Return every line from the one with "- Every stage" through the one with "The inputs of job 8825", inclusive, exactly as it appears below.

*** Opening of RECORDS SUPPLIED ***

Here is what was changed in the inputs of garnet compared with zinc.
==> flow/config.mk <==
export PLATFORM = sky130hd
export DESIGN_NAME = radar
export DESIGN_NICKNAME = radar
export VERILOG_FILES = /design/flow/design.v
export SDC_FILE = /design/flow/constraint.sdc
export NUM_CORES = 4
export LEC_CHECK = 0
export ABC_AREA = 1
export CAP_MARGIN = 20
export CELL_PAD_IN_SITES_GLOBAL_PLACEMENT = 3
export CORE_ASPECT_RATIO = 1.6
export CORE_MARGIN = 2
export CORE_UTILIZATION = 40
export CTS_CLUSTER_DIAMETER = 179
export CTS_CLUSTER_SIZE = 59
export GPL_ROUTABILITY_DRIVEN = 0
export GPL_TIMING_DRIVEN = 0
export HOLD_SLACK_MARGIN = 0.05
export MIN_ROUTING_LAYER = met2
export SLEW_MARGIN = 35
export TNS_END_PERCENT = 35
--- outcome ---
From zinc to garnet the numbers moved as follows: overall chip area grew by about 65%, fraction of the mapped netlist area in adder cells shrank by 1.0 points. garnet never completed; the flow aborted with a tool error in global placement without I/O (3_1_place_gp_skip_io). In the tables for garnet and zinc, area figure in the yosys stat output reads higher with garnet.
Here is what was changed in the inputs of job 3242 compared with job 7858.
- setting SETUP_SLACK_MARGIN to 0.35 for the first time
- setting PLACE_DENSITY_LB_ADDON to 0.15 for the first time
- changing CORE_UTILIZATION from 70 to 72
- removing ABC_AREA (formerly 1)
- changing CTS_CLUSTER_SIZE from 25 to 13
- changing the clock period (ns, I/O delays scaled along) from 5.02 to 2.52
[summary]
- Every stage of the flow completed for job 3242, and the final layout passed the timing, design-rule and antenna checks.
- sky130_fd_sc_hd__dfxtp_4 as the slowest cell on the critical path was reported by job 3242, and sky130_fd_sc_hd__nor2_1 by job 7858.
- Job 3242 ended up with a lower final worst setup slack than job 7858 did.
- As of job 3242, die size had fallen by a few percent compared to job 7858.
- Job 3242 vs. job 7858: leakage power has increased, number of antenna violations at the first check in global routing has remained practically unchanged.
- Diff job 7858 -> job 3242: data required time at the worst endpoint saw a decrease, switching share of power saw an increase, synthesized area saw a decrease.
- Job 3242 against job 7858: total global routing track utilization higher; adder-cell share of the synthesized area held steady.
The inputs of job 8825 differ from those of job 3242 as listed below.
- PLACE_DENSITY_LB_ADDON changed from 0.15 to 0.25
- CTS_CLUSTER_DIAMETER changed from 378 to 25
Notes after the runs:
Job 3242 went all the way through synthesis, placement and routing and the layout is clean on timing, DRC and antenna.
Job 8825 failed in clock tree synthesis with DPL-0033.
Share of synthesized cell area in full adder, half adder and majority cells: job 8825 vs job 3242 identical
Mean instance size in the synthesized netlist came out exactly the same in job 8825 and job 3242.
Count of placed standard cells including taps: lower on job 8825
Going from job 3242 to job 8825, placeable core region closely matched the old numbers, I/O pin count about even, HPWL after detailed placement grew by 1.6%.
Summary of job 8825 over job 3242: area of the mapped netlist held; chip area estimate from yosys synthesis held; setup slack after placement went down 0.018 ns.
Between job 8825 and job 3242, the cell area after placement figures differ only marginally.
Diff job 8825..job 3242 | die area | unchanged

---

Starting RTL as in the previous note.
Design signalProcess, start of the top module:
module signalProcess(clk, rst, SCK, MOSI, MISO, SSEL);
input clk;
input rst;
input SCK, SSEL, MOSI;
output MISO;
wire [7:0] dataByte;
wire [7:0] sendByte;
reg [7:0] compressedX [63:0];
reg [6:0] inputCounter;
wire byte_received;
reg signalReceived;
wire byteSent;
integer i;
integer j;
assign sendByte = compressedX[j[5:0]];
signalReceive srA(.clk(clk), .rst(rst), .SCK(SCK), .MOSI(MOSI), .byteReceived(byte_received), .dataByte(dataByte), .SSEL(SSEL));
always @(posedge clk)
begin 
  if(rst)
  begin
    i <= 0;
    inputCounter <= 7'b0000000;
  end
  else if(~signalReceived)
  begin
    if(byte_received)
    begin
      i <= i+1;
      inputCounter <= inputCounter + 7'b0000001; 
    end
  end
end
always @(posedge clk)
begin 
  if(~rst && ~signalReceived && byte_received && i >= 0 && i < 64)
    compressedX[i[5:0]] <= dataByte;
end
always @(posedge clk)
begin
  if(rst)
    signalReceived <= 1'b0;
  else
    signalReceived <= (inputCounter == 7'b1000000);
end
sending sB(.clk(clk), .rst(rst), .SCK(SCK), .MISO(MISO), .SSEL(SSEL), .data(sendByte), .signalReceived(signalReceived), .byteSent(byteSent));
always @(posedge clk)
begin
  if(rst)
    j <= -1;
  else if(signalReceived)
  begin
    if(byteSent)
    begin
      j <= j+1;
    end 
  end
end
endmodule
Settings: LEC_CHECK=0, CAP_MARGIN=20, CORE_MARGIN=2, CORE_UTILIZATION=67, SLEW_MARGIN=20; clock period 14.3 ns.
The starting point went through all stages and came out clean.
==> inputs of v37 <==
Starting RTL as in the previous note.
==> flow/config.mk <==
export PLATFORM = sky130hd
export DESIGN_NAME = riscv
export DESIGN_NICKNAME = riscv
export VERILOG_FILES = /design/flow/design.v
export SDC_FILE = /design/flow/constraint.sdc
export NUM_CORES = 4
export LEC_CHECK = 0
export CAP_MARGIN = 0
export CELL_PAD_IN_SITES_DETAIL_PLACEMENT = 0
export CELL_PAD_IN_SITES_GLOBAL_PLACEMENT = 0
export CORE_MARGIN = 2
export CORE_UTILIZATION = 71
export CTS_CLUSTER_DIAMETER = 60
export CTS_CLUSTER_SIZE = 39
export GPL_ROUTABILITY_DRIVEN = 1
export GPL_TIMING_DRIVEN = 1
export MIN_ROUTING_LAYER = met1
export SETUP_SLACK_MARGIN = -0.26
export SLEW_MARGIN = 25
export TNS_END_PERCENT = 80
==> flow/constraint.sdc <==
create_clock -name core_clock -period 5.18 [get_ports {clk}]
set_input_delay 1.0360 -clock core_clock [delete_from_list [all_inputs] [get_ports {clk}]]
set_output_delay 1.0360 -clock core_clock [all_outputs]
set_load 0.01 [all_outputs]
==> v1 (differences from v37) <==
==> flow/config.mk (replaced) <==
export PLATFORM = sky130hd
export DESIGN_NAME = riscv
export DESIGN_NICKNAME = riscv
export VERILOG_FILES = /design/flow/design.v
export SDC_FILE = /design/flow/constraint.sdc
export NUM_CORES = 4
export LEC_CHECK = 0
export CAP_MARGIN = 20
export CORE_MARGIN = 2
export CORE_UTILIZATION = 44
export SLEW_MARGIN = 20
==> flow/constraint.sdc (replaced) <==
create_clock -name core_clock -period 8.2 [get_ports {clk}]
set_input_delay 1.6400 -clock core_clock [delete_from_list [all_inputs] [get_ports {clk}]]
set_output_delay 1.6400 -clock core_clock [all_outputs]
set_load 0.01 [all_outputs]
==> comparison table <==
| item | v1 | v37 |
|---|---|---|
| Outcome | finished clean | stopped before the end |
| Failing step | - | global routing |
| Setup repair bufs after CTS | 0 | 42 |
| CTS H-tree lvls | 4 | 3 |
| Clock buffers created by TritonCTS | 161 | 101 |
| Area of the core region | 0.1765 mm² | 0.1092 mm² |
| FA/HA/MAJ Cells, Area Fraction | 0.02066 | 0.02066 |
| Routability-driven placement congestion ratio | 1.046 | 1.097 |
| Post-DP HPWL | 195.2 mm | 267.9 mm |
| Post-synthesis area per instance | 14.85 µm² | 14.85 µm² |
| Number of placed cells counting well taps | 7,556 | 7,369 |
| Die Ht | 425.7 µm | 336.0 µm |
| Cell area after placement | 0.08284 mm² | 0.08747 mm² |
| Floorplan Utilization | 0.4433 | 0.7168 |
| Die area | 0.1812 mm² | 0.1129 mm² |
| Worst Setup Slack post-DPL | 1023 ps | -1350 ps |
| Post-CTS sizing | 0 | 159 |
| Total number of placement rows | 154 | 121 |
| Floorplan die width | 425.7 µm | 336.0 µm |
Setup of run A:
// axis_matvec_mul
module axis_matvec_mul #(
    parameter R=8, C=8, W_X=4, W_K=3,
    localparam W_Y = W_X + W_K + $clog2(C)
)(
    input  logic clk, rstn,
    output logic s_axis_kx_tready,
    input  logic s_axis_kx_tvalid,
    input  logic [R*C*W_K + C*W_X -1:0] s_axis_kx_tdata,
    input  logic m_axis_y_tready,
    output logic m_axis_y_tvalid,
    output logic [R*W_Y-1:0] m_axis_y_tdata
);
Size: about 6800 cells after synthesis, about 1300 flip-flops, ~310 I/O pins.
clock: 5.28 ns
lec_check: 0
cap_margin: 20
core_margin: 2
core_utilization: 58
setup_slack_margin: 0.97
slew_margin: 20
run.sh (not shown) runs the stock make flow with config.mk's settings and CLKGATE_MAP_FILE=.
diff inputs: run A => run B
Settings: SETUP_SLACK_MARGIN: 0.97 -> unset; CORE_UTILIZATION: 58 -> 40; the clock period (ns, I/O delays scaled along): 5.28 -> 3.67.
Of the two values seen for worst hold path class, in -> async was produced by run A and reg -> reg by run B.
Relative to run A, antenna diode count has gone up in run B.
NOTE: slew at the pin closest to its max-slew limit in run B falls short of that of run A
Topmost layer with routed signal wires: met5 -> run A, met4 -> run B
Summary of run B over run A: critical path depth moved up, non-clock buffer count rose by 81, standard cell area after detailed placement rose by 2.0%, maximum number of pins on one net before global-route repair now sits lower, cell count climbed 899.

*** Close of RECORDS SUPPLIED ***

- **SOLUTION BELOW**
- Every stage of the flow completed for job 3242, and the final layout passed the timing, design-rule and antenna checks.
- sky130_fd_sc_hd__dfxtp_4 as the slowest cell on the critical path was reported by job 3242, and sky130_fd_sc_hd__nor2_1 by job 7858.
- Job 3242 ended up with a lower final worst setup slack than job 7858 did.
- As of job 3242, die size had fallen by a few percent compared to job 7858.
- Job 3242 vs. job 7858: leakage power has increased, number of antenna violations at the first check in global routing has remained practically unchanged.
- Diff job 7858 -> job 3242: data required time at the worst endpoint saw a decrease, switching share of power saw an increase, synthesized area saw a decrease.
- Job 3242 against job 7858: total global routing track utilization higher; adder-cell share of the synthesized area held steady.
The inputs of job 8825 differ from those of job 3242 as listed below.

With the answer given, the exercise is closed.